* _DESCRIPTION OF THE TASK_: State only how many lines below include the word "multiplexed".

* _INPUT DATA_:
<file path="src/opsm_pkg.sv">
package opsm_pkg;
    // register indices; byte address is four times the index
    localparam logic [7:0] IDX_P1_DIR = 8'h00;
    localparam logic [7:0] IDX_P2_DIR = 8'h01;
    localparam logic [7:0] IDX_P1_DATA = 8'h02;
    localparam logic [7:0] IDX_P2_DATA = 8'h03;
    localparam logic [7:0] IDX_P3_DIR = 8'h04;
    localparam logic [7:0] IDX_P4_DIR = 8'h05;
    localparam logic [7:0] IDX_P3_DATA = 8'h06;
    localparam logic [7:0] IDX_P4_DATA = 8'h07;
    localparam logic [7:0] IDX_P3_CSR = 8'h0f;
    localparam logic [7:0] IDX_RAM_CTL = 8'h14;
    // field positions
    localparam int MODE_LSB = 5;
    localparam int RAM_STANDBY_REQUEST_N_BIT = 7;
    localparam int RAM_ENABLE_BIT = 6;
    localparam int CSR_IS3_BIT = 7;
    // mode codes
    localparam logic [2:0] MODE_SINGLE = 3'h7;
    localparam logic [2:0] MODE_MUX_PART = 3'h6;
    localparam logic [2:0] MODE_NMUX_PART = 3'h5;
    localparam logic [2:0] MODE_UNUSED = 3'h4;
    localparam logic [2:0] MODE_MUX_A = 3'h0;
    localparam logic [2:0] MODE_NMUX_FULL = 3'h1;
    localparam logic [2:0] MODE_MUX_B = 3'h2;
    localparam logic [2:0] MODE_RESET = 3'h7;
    // reset values; port data value is arbitrary, software must not rely on it
    localparam logic [7:0] RAM_CTL_RESET = 8'h40;
    localparam logic [7:0] PORT_DATA_RESET = 8'h00;
    // internal ram window
    localparam logic [15:0] RAM_BASE = 16'h0080;
    localparam logic [15:0] RAM_TOP = 16'h00ff;
    // timing: output strobe width, one bus cycle
    localparam int CLK_NS = 5;
    localparam int STROBE_NS = 20;
    localparam logic [2:0] STROBE_CYCLES = 3'((STROBE_NS + CLK_NS - 1) / CLK_NS);

    typedef enum logic {BUS_IDLE = 1'b0, BUS_RUN = 1'b1} opsm_bus_t;

    typedef struct packed {
        logic nmiN;
        logic stbyN;
        logic resN;
        logic sc1;
        logic [7:0] p1;
        logic [4:0] p2;
        logic [7:0] p3;
        logic [7:0] p4;
    } opsm_pins_t;

    typedef struct packed {
        logic eClk;
        logic sc1Out;
        logic sc1Oe;
        logic sc2Out;
        logic sc2Oe;
        logic [7:0] p1Out;
        logic [7:0] p1Oe;
        logic [4:0] p2Out;
        logic [4:0] p2Oe;
        logic [7:0] p3Out;
        logic [7:0] p3Oe;
        logic [7:0] p4Out;
        logic [7:0] p4Oe;
    } opsm_pad_t;

    typedef struct packed {
        logic req;
        logic write;
        logic [15:0] addr;
        logic [7:0] wdata;
    } opsm_req_t;

    typedef struct packed {
        logic ack;
        logic ramSelect;
        logic [7:0] rdata;
    } opsm_ans_t;

    typedef struct packed {
        logic cmpEn;
        logic cmpLvl;
        logic sclkEn;
        logic sclkLvl;
        logic txEn;
        logic txLvl;
    } opsm_perout_t;

    typedef struct packed {
        logic capture;
        logic sclk;
        logic rx;
    } opsm_perin_t;
endpackage : opsm_pkg

</file>
<file path="src/opsm_port_setup.sv">
// The implementer's own choice: the AHB-Lite interface to the registers.
`timescale 1ns/1ps
`default_nettype none
// Summary of operation
// - latch strap pins into mode at reset release
// - mode bits read-only at bits seven to five
// - codes 7, 6, 5 select modes; 4 unused
// - single chip, multiplexed, non-multiplexed bus styles
// - modes 0,2,6: address strobe, port three muxed
// - mode 5: io select strobe, port four address
// - mode 7: port three strobes, port four io
// - port two pins carry timer and serial
// - bus clock is clock divided by four
// - nmi recognised on falling edge only
// - port data undefined after reset
// - standby sampled at E rise, reset at fall
// - standby ignores instruction boundaries
// - ram disabled sends accesses to external bus in expanded modes
// - port data reads return pin states
module opsm_port_setup
    import opsm_pkg::*;
(
    input wire logic clk,
    input wire logic rst,
    input wire logic hsel,
    input wire logic [31:0] haddr,
    input wire logic [1:0] htrans,
    input wire logic hwrite,
    input wire logic [31:0] hwdata,
    input wire logic hready,
    output logic hreadyout,
    output logic [31:0] hrdata,
    output logic hresp,
    input wire opsm_pins_t padIn,
    output opsm_pad_t padOut,
    input wire opsm_req_t coreReq,
    output opsm_ans_t coreAns,
    input wire opsm_perout_t perOut,
    output opsm_perin_t perIn,
    output logic nmiFall
);
    typedef struct packed {
        opsm_pins_t sync1;
        opsm_pins_t sync2;
        logic resPrev;
        logic nmiPrev;
        logic sc1Prev;
        logic [1:0] ePhase;
        logic [2:0] mode;
        logic stbyArm;
        logic standby;
        logic [7:0] p1Dir;
        logic [7:0] p1Data;
        logic [4:0] p2Dir;
        logic [4:0] p2Data;
        logic [7:0] p3Dir;
        logic [7:0] p3Data;
        logic [7:0] p4Dir;
        logic [7:0] p4Data;
        logic [7:0] ramCtl;
        logic is3Flag;
        logic [2:0] strobeCnt;
        opsm_bus_t bus;
        logic busWrite;
        logic [15:0] busAddr;
        logic [7:0] busData;
        logic ahbPend;
        logic ahbWrite;
        logic ahbOk;
        logic [7:0] ahbIdx;
        logic hreadyout;
        logic [31:0] hrdata;
        opsm_ans_t ans;
        opsm_pad_t pad;
        opsm_perin_t perIn;
        logic nmiFall;
    } opsm_state_t;

    opsm_state_t s;
    opsm_state_t next_s;

    // register index decode, used by both the read and the write path
    function automatic logic regKnown(input logic [7:0] idx);
        regKnown = (idx <= IDX_P4_DATA) || (idx == IDX_P3_CSR) || (idx == IDX_RAM_CTL);
    endfunction : regKnown

    // modes that run the multiplexed address/data bus
    function automatic logic isMux(input logic [2:0] m);
        isMux = (m == MODE_MUX_A) || (m == MODE_MUX_B) || (m == MODE_MUX_PART);
    endfunction : isMux

    // modes that run the non-multiplexed bus
    function automatic logic isNmux(input logic [2:0] m);
        isNmux = (m == MODE_NMUX_PART) || (m == MODE_NMUX_FULL);
    endfunction : isNmux

    // next-state logic
    always_comb begin
        logic ramHit;
        logic expanded;
        logic run;
        logic [7:0] rd;
        logic [1:0] ph;
        logic strobeIn;
        ramHit = 1'b0;
        expanded = 1'b0;
        run = 1'b0;
        rd = 8'h00;
        ph = 2'h0;
        strobeIn = s.mode == MODE_SINGLE && s.sc1Prev && ~s.sync2.sc1;
        next_s = s;

        // two-stage synchronisers; only stage two is looked at
        next_s.sync1 = padIn;
        next_s.sync2 = s.sync1;
        next_s.resPrev = s.sync2.resN;
        next_s.nmiPrev = s.sync2.nmiN;
        next_s.sc1Prev = s.sync2.sc1;
        next_s.nmiFall = s.nmiPrev & ~s.sync2.nmiN;
        next_s.perIn.capture = s.sync2.p2[0];
        next_s.perIn.sclk = s.sync2.p2[2];
        next_s.perIn.rx = s.sync2.p2[3];

        // bus cycle clock: four clk periods per cycle
        next_s.ePhase = s.ePhase + 2'h1;

        // strap capture on release of the reset pin; software has no path here
        if (~s.resPrev & s.sync2.resN) begin
            next_s.mode = s.sync2.p2[2:0];
        end

        // standby: sampled at E rise, takes effect at the next E fall
        if (s.ePhase == 2'h1) begin
            next_s.stbyArm = ~s.sync2.stbyN;
        end

        // input strobe in single chip; set wins over the clearing read
        if (strobeIn) begin
            next_s.is3Flag = 1'b1;
        end
        if (s.strobeCnt != 3'h0) begin
            next_s.strobeCnt = s.strobeCnt - 3'h1;
        end

        // register bus, address phase
        next_s.hreadyout = 1'b1;
        next_s.ahbPend = 1'b0;
        if (hsel && htrans[1] && hready) begin
            next_s.ahbPend = 1'b1;
            next_s.ahbWrite = hwrite;
            next_s.ahbIdx = haddr[9:2];
            next_s.ahbOk = (haddr[31:10] == 22'h000000) && regKnown(haddr[9:2]);
            next_s.hreadyout = 1'b0;
        end

        // register bus, data phase: reads show pins, not latches
        if (s.ahbPend) begin
            unique case (s.ahbIdx)
                IDX_P1_DATA: rd = s.sync2.p1;
                IDX_P2_DATA: rd = {s.mode, s.sync2.p2};
                IDX_P3_DATA: rd = s.sync2.p3;
                IDX_P4_DATA: rd = s.sync2.p4;
                IDX_P3_CSR: rd = {s.is3Flag, 7'h00};
                IDX_RAM_CTL: rd = {s.ramCtl[7:6], 6'h00};
                default: rd = 8'h00; // direction registers are write-only
            endcase
            if (~s.ahbOk) begin
                rd = 8'h00;
            end
            next_s.hrdata = {24'h000000, rd};
            if (~s.ahbWrite && s.ahbOk && s.ahbIdx == IDX_P3_DATA) begin
                next_s.is3Flag = strobeIn; // a strobe in the same cycle keeps the flag set
            end
            if (s.ahbWrite && s.ahbOk) begin
                unique case (s.ahbIdx)
                    IDX_P1_DIR: next_s.p1Dir = hwdata[7:0];
                    IDX_P2_DIR: next_s.p2Dir = hwdata[4:0];
                    IDX_P1_DATA: next_s.p1Data = hwdata[7:0];
                    IDX_P2_DATA: next_s.p2Data = hwdata[4:0];
                    IDX_P3_DIR: next_s.p3Dir = hwdata[7:0];
                    IDX_P4_DIR: next_s.p4Dir = hwdata[7:0];
                    IDX_P3_DATA: begin
                        next_s.p3Data = hwdata[7:0];
                        if (s.mode == MODE_SINGLE) begin
                            next_s.strobeCnt = STROBE_CYCLES;
                        end
                    end
                    IDX_P4_DATA: next_s.p4Data = hwdata[7:0];
                    IDX_RAM_CTL: next_s.ramCtl = {hwdata[7:6], 6'h00};
                    default: next_s.ramCtl = s.ramCtl;
                endcase
            end
        end

        // core access steering; disabled ram goes out on the bus in expanded modes, single chip answers at once with zero
        ramHit = s.ramCtl[RAM_ENABLE_BIT] && coreReq.addr >= RAM_BASE
            && coreReq.addr <= RAM_TOP;
        expanded = isMux(s.mode) || isNmux(s.mode);
        next_s.ans.ack = 1'b0;
        next_s.ans.ramSelect = 1'b0;
        if (coreReq.req && ~s.ans.ack && s.bus == BUS_IDLE && ~s.standby) begin
            if (ramHit) begin
                next_s.ans.ack = 1'b1;
                next_s.ans.ramSelect = 1'b1;
                next_s.ans.rdata = 8'h00;
            end else if (~expanded) begin
                // no bus in this mode: answer at once with zero
                next_s.ans.ack = 1'b1;
                next_s.ans.rdata = 8'h00;
            end else if (s.ePhase == 2'h3) begin
                next_s.bus = BUS_RUN;
                next_s.busWrite = coreReq.write;
                next_s.busAddr = coreReq.addr;
                next_s.busData = coreReq.wdata;
            end
        end

        // external cycle ends with E; read data from synchronised port three
        unique case (s.bus)
            BUS_RUN: begin
                if (s.ePhase == 2'h3) begin
                    next_s.bus = BUS_IDLE;
                    next_s.ans.ack = 1'b1;
                    next_s.ans.rdata = s.busWrite ? 8'h00 : s.sync2.p3;
                end
            end
            BUS_IDLE: begin
                next_s.bus = next_s.bus;
            end
        endcase

        // internal reset from pin low or standby entry; standby leaves only by reset
        if (~s.sync2.resN) begin
            next_s.standby = 1'b0;
            next_s.ramCtl = RAM_CTL_RESET;
        end
        if (~s.sync2.resN || (s.ePhase == 2'h3 && s.stbyArm)) begin
            if (s.sync2.resN) begin
                next_s.standby = 1'b1;
            end
            next_s.stbyArm = 1'b0;
            next_s.p1Dir = 8'h00;
            next_s.p2Dir = 5'h00;
            next_s.p3Dir = 8'h00;
            next_s.p4Dir = 8'h00;
            // data latches keep no defined value; dir cleared in the same cycle so nothing drives
            next_s.p1Data = PORT_DATA_RESET;
            next_s.p2Data = PORT_DATA_RESET[4:0];
            next_s.p3Data = PORT_DATA_RESET;
            next_s.p4Data = PORT_DATA_RESET;
            next_s.is3Flag = 1'b0;
            next_s.strobeCnt = 3'h0;
            next_s.bus = BUS_IDLE;
        end

        // pad drive, from the values that the registers are about to take
        ph = next_s.ePhase;
        run = next_s.bus == BUS_RUN;
        next_s.pad.eClk = ph[1] & ~next_s.standby;
        next_s.pad.p1Out = next_s.p1Data;
        next_s.pad.p1Oe = next_s.p1Dir;
        // port two: peripheral functions override the latch where enabled
        next_s.pad.p2Out = next_s.p2Data;
        next_s.pad.p2Oe = next_s.p2Dir;
        if (perOut.cmpEn) begin
            next_s.pad.p2Out[1] = perOut.cmpLvl;
            next_s.pad.p2Oe[1] = 1'b1;
        end
        if (perOut.sclkEn) begin
            next_s.pad.p2Out[2] = perOut.sclkLvl;
            next_s.pad.p2Oe[2] = 1'b1;
        end
        if (perOut.txEn) begin
            next_s.pad.p2Out[4] = perOut.txLvl;
            next_s.pad.p2Oe[4] = 1'b1;
        end
        next_s.pad.p3Out = next_s.p3Data;
        next_s.pad.p3Oe = 8'h00;
        next_s.pad.p4Out = next_s.p4Data;
        next_s.pad.p4Oe = 8'h00;
        next_s.pad.sc1Out = 1'b0;
        next_s.pad.sc1Oe = 1'b0;
        next_s.pad.sc2Out = 1'b1;
        next_s.pad.sc2Oe = 1'b0;
        if (next_s.mode == MODE_SINGLE) begin
            // single chip: sc1 is the input strobe, sc2 the output strobe
            next_s.pad.p3Oe = next_s.p3Dir;
            next_s.pad.p4Oe = next_s.p4Dir;
            next_s.pad.sc2Out = next_s.strobeCnt == 3'h0;
            next_s.pad.sc2Oe = 1'b1;
        end else if (isMux(next_s.mode)) begin
            // low address only while the strobe is up on reads, through phase one on writes; released early so the
            // two-stage pin sync holds peripheral data, not our address, at the end
            next_s.pad.sc1Out = run && ph == 2'h0;
            next_s.pad.sc1Oe = 1'b1;
            next_s.pad.p3Out = ph[1] ? next_s.busData : next_s.busAddr[7:0];
            next_s.pad.p3Oe = {8{run && (ph == 2'h0 || next_s.busWrite)}};
            next_s.pad.p4Out = next_s.busAddr[15:8];
            next_s.pad.p4Oe = next_s.p4Dir;
        end else if (isNmux(next_s.mode)) begin
            // io select is active low for the whole external cycle
            next_s.pad.sc1Out = ~run;
            next_s.pad.sc1Oe = 1'b1;
            next_s.pad.p3Out = next_s.busData;
            next_s.pad.p3Oe = {8{run && next_s.busWrite}};
            next_s.pad.p4Out = next_s.busAddr[7:0];
            next_s.pad.p4Oe = next_s.p4Dir;
        end else begin
            next_s.pad.p1Oe = 8'h00;
            next_s.pad.p2Oe = 5'h00;
        end
        if (isMux(next_s.mode) || isNmux(next_s.mode)) begin
            next_s.pad.sc2Out = ~(run && next_s.busWrite);
            next_s.pad.sc2Oe = 1'b1;
        end
        // during standby every pin except eClk floats; eClk is held low
        if (next_s.standby) begin
            next_s.pad.p1Oe = 8'h00;
            next_s.pad.p2Oe = 5'h00;
            next_s.pad.p3Oe = 8'h00;
            next_s.pad.p4Oe = 8'h00;
            next_s.pad.sc1Oe = 1'b0;
            next_s.pad.sc2Oe = 1'b0;
        end
    end

    // state register; async reset loads constants only
    always_ff @(posedge clk or posedge rst) begin
        if (rst) begin
            s <= '0;
            s.sync1 <= '1;
            s.sync2 <= '1;
            s.resPrev <= 1'b1;
            s.nmiPrev <= 1'b1;
            s.sc1Prev <= 1'b1;
            s.mode <= MODE_RESET;
            s.ramCtl <= RAM_CTL_RESET;
            s.p1Data <= PORT_DATA_RESET;
            s.p2Data <= PORT_DATA_RESET[4:0];
            s.p3Data <= PORT_DATA_RESET;
            s.p4Data <= PORT_DATA_RESET;
            s.bus <= BUS_IDLE;
            s.hreadyout <= 1'b1;
            s.pad.sc2Out <= 1'b1;
        end else begin
            s <= next_s;
        end
    end

    // outputs straight from the state register, all but hresp, which is tied low
    assign hreadyout = s.hreadyout;
    assign hrdata = s.hrdata;
    assign hresp = 1'b0;
    assign padOut = s.pad;
    assign coreAns = s.ans;
    assign perIn = s.perIn;
    assign nmiFall = s.nmiFall;
endmodule : opsm_port_setup
`default_nettype wire

</file>
<file path="config.mk">
export PLATFORM = sky130hd
export DESIGN_NAME = opsm_port_setup
export DESIGN_NICKNAME = d
export VERILOG_FILES = /design/src/opsm_pkg.sv /design/src/opsm_port_setup.sv
export SDC_FILE = /design/constraint.sdc
export NUM_CORES = 1
export LEC_CHECK = 0
export BUFFER_PORTS_ARGS = -buffer_cell sky130_fd_sc_hd__buf_2
export CORE_ASPECT_RATIO = 1.2
export CORE_MARGIN = 4
export CORE_UTILIZATION = 40
export CTS_BUF_LIST = sky130_fd_sc_hd__clkbuf_4
export DETAILED_ROUTE_END_ITERATION = 8
export PLACE_DENSITY_LB_ADDON = 0.05
export REMOVE_ABC_BUFFERS = 1
export SLEW_MARGIN = 15
export SYNTH_ARGS = -nofsm -noshare
export SYNTH_HDL_FRONTEND = slang
export SYNTH_SLANG_ARGS = --single-unit
</file>
<file path="constraint.sdc">
create_clock -name clk -period 10.9 [get_ports clk]
set_input_delay 2.18 -clock clk [delete_from_list [all_inputs] [get_ports clk]]
set_output_delay 2.18 -clock clk [all_outputs]
set_load 0.03 [all_outputs]
</file>
==> flow_summary.ini <==
[route]
drt_first_iter_violations = 271
drt_first_pass_iters = 6
drt-total-wl_um = 23700
post_drt_via_cell_ratio = 4.79
antenna_violating_nets_post_route = 0
total_number_of_vias = 6596
drt-wirelength-per-cell_um = 17.2
route.detailed.drc = 0

[setup_path]
regToRegStartpoint = next_s[226]$_DFF_PP1_
endpoint_kind = flop
cp.arrival_ps = 4220
beginning_of_the_critical_path = coreReq[25]
crit_path_start_kind = input pin
r2r-end = padOut[46]$_DFF_PP0_
ff2ff_path_depth = 5
worstPathRequired_ps = 11360
path_max_fanout = 33
flop2flop_setup_slack_ps = 7900
critPathCapture = padOut[26]$_DFF_PP0_
crit_type = input pin to flop

[sta]
max_freq_ghz = 0.266
finalHoldViolations = 0
least_margin_pin_slew_ps = 1120
unrepaired_setup_endpoints_after_global_routing = no
timing_max_transition_violations_final = 0
max-slew-margin-rel = 0.254
final_min_period_over_clock_period = 0.345
fin_crit_ps = 3760
finClkSkew_ps = 59.3
timing.setup.tns_ps = 0
final_setup_violation_count = 0

[placement]
port_buffers = 194
finalWeightedCongestion = 0.753
hpwlAfterDp_um = 15900

[global_route]
number_of_global_route_vias_before_repair = 6865
grt.overflow.total = 0
track_usage = 0.164
number_of_antenna_violations_at_the_first_check_in_global_routing = 1
grt_pass1_wl_um = 37100
grt_max_degree = 118

[floorplanning]
rows = 64
boundaryPins = 247
floorplan.die.width_um = 156
start_util = 0.409
core_um2 = 25700
dieArea_um2 = 28900
die_height_um = 186

[final_layout]
postLayoutCoreUtil = 0.463
multiInputGateArea_um2 = 3040
layout.cells.most_common_list = 194 x sky130_fd_sc_hd__buf_2, 178 x sky130_fd_sc_hd__dfrtp_1, 107 x sky130_fd_sc_hd__clkbuf_4
regArea_um2 = 6420
flow.area_growth_from_synthesis_pct = 13.4
layout.cells.most_common = sky130_fd_sc_hd__buf_2
fillerInstances = 2456
design.final.nets = 1140
final_layout_size_suffix_gt1_frac = 0.401

[yosys]
ys_ff_latch = 253
yosys-mux-area-fraction = 0.0808
main_combinational_cell_family_by_area_after_synthesis = buffers and inverters
synth-compound-area-share = 0.0890
post_synth_xor_area_fraction = 0.000834
synthAdderAreaFrac = 0.00477
yosys_warnings = 0
asyncSetResetFlopFracSynth = 1.00
synthesis.area_per_instance_um2 = 12.4
synth_sequential_area_ratio = 0.612
synth_top_flop_cell = sky130_fd_sc_hd__dfrtp_1
mappedNetlistArea_um2 = 10500
synth_simple_gate_area_share = 0.104
ys_types = 63
number_of_flops_mapped_to_enable_cells_by_yosys = 0
synthCells = 846

[cts]
clk_pin_slew_worst_paths_ps = 60
worstSkewPairLatency_ps = 660
cts_htree_levels = 3
numCtsBuffers = 69
cts_root_buffer = sky130_fd_sc_hd__clkbuf_4
cts_tree = done
postCtsSetupRepairBufs = 0
tritoncts_num_sinks = 253
cts_buffer_depth = 3
cts-hold-fix-buffers = 0
post_cts_resize_count = 0

[outcome]
run_status = completed

[pwr]
p_per_area_nw_per_um2 = 183
totalPowerFinal_uw = 2180
p_leak_uw = 0.00627
irDropWorstVdd_uv = 80.2

[worst_hold_path]
hp-class = flop to flop

[flow_run]
cap_violations = 0
==> metal layers <==
layer,up-vias,GRT usage,part of all wire
li1,3146,-,-
met1,3203,0.203,0.41
met2,208,0.271,0.50
met3,39,0.0465,0.063
met4,0,0.0623,0.019
met5,-,0,0
==> worst min-delay path by stage <==
stage | start | endpoint | slack (ps) | cells after the start
final | next_s[229]$_DFF_PP1_ | s[229]$_DFF_PP1_ | 350 | 0
after global routing | next_s[251]$_DFF_PP1_ | s[251]$_DFF_PP1_ | 350 | 0
after CTS | next_s[233]$_DFF_PP1_ | s[233]$_DFF_PP1_ | 350 | 0
after detailed placement | next_s[246]$_DFF_PP1_ | next_s[1]$_DFF_PP1_ | 350 | 0
after global placement | next_s[256]$_DFF_PP1_ | next_s[224]$_DFF_PP1_ | 350 | 0
after floorplan | next_s[246]$_DFF_PP1_ | next_s[1]$_DFF_PP1_ | 350 | 0
==> worst max-delay path: stages <==
cell and delay (ps):
sky130_fd_sc_hd__buf_2 100, sky130_fd_sc_hd__nor4b_2 250, sky130_fd_sc_hd__and4b_1 830, sky130_fd_sc_hd__nand2_8 310, sky130_fd_sc_hd__mux2i_1 410, sky130_fd_sc_hd__a222oi_1 130
File: config.mk
export PLATFORM = sky130hd
export DESIGN_NAME = gated_and_reload_timers
export DESIGN_NICKNAME = d
export VERILOG_FILES = /design/src/logic/gated_and_reload_timers.v /design/src/logic/count_step_gen.v
export VERILOG_INCLUDE_DIRS = /design/src /design/src/include
export SDC_FILE = /design/constraint.sdc
export NUM_CORES = 1
export LEC_CHECK = 0
export CORE_MARGIN = 1
export CORE_UTILIZATION = 44
export DETAILED_ROUTE_END_ITERATION = 8
export DONT_BUFFER_PORTS = 1
export SYNTH_ARGS = -nofsm -noshare
export SYNTH_HDL_FRONTEND = slang
export SYNTH_SLANG_ARGS = --single-unit
File: constraint.sdc
create_clock -name clk_i -period 4.2 [get_ports clk_i]
set_clock_uncertainty 0.2 [all_clocks]
set_input_delay 0.84 -clock clk_i [delete_from_list [all_inputs] [get_ports clk_i]]
set_output_delay 0.84 -clock clk_i [all_outputs]
set_load 0.03 [all_outputs]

* _ANSWER_: 3